When the doctor showed up at his hospital bed and told Kyle Wilkerson that she had good news, that she had a heart for the Maryland teenager, Kyle had a suspicion. Mom Denise Wilkerson says her 15-year-old son looked up at the cardiologist and asked, "Is it Skylar's heart?"
Skylar Marion, a fellow ninth-grader and acquaintance of Kyle's had died from injuries suffered days earlier in a hit-and-run accident. After the accident, Skylar, 15, was rushed to the shock-trauma center at the University of Maryland Medical Center in Baltimore, where he was placed on life support.
- As Skylar's father Mike was making the wrenching decision to remove his son from life support, he learned about Kyle – a teen from their town of Pasadena, Maryland, who needed a heart.
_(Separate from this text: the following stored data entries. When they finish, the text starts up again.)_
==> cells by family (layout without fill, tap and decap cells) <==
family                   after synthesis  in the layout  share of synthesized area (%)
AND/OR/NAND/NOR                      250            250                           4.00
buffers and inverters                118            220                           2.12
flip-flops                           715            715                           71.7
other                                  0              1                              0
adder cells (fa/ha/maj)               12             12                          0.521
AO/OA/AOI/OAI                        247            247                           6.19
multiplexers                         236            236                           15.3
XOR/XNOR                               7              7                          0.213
$ cat config.mk
export PLATFORM = sky130hd
export DESIGN_NAME = rammodel_write_port
export DESIGN_NICKNAME = d
export VERILOG_FILES = /design/src/rammodel_pkg.sv /design/src/rammodel_write_port.sv
export SDC_FILE = /design/constraint.sdc
export NUM_CORES = 1
export LEC_CHECK = 0
export BUFFER_PORTS_ARGS = -buffer_cell sky130_fd_sc_hd__buf_2
export CAP_MARGIN = 20
export CORE_UTILIZATION = 31
export CTS_CLUSTER_DIAMETER = 120
export DETAILED_ROUTE_END_ITERATION = 7
export RECOVER_POWER = 50
export SLEW_MARGIN = 20
export SYNTH_ARGS = -nofsm -noshare
export SYNTH_HDL_FRONTEND = slang
export SYNTH_SLANG_ARGS = --single-unit
$ cat constraint.sdc
create_clock -name clk -period 6.2 [get_ports clk]
set_input_delay 0.62 -clock clk [delete_from_list [all_inputs] [get_ports clk]]
set_output_delay 0.62 -clock clk [all_outputs]
set_load 0.02 [all_outputs]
It was the same hospital where Kyle had spent two months being treated for heart failure. His heart was so badly damaged from a rare genetic condition that he had suffered a stroke from a blood clot, and doctors had to install a heart pump to keep him alive until they could find a donor.
As Skylar's father, Mike Marion, was making the wrenching decision to remove his son from life support, he learned about Kyle, a teen from their town of Pasadena, Md., who needed a heart. Marion didn't know Kyle directly, although it turned out his son did.
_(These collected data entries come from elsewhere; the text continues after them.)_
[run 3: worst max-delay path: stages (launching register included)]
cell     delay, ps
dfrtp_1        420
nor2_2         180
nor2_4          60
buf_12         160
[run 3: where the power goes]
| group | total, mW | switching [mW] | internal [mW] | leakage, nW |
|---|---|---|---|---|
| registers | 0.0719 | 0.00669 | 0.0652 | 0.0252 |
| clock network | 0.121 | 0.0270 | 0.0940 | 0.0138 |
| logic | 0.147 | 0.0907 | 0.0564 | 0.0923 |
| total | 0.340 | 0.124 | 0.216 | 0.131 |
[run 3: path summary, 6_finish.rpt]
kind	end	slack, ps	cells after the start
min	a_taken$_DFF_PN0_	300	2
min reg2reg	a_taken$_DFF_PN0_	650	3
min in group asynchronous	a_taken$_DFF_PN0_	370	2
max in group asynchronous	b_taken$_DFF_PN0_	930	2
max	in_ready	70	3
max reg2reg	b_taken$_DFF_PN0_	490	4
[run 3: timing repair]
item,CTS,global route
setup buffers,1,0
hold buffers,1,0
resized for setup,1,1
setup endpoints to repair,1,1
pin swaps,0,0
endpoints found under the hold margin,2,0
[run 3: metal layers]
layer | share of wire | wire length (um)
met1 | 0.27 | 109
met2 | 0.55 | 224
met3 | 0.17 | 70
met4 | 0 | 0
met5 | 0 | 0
Marion said he went into Skylar's hospital room and faced his unresponsive son. "I asked him if it was OK to give that boy his heart, and I just felt a lift come off my shoulders, and I just felt, OK. It seemed like it was fine."
An emotional Wilkerson said, "In my heart, part of it broke. I had already been sad that Skylar didn't make it. It just overwhelmed me thinking this is such a miracle."
Authorities are still looking for the hit-and-run driver.
There are more than 2,000 heart transplants in the United States every year, and so-called directed donations of hearts are extremely rare, only two or three a year, according to the United Network for Organ Sharing.
Baltimore cardiologist Dr. Erika Feller, who treated Kyle, called this "a crazy story." There was no guarantee the heart would work for Kyle. Feller had already rejected a few other hearts that weren't a good match.
"It has to be the right blood type, and it has to be the right size, generally, and it just so happened both were prefect," said Feller, the medical director of heart transplants at the University of Maryland Medical Center.
So, on April 16, Dr. Sunjay Kaushal, the director of Pediatric Cardiac Surgery at the Baltimore hospital, carefully took out Kyle's damaged heart, and replaced it with the heart of a boy who lived just down the street, went to the same high school and shared a love of trick bike-riding with Kyle.
"His prognosis is excellent," Kaushal said. "We are really optimistic."
Denise Wilkerson met Mike Marion this week, the man who donated his son's heart. "He didn't cry," she said. "He hugged me. He thanked me. He thanked me like I did something for him."
Marion said, "It's a gift that her son gets to live. That makes Skylar a part of him, still living."
For the Wilkerson family, this is their second miracle heart. Eight years ago, Kyle's dad, Randy Wilkerson, suffered atrial fibrillation, a sudden irregular heartbeat. That is when doctors discovered that the then 44-year-old man was stricken with familial dilated cardiomyopathy, an inherited disease that causes heart failure.
The family knew then that Kyle would, one day, also likely need a heart transplant, just like his dad. But they never expected his heart to fail at such a young age.
"What is surprising is how quickly he needed the heart," Dr. Kaushal said. "The father needed it in his 40s, and he needed it in teenage years."
Kyle's dad had his own heart pump installed in 2005 and went on the transplant list. His doctor was Erika Feller, the same cardiologist who later treated his son. Months after getting his heart pump, Wilkerson got his own news from Feller: There was a heart waiting for him.
"It is pretty rare that the cardiomyopathy is so bad in both father and son to require something as significant as a heart transplant," Dr. Feller said. "It is pretty unusual."
Her husband's surgery and successful recovery gave Denise Wilkerson great comfort. She thought Kyle was in good hands at the University of Maryland Medical Center, although he would be the first pediatric heart transplant patient there under a new program established by Dr. Kaushal.
She praised the doctors and their care. "I have my two guys because of them," she said.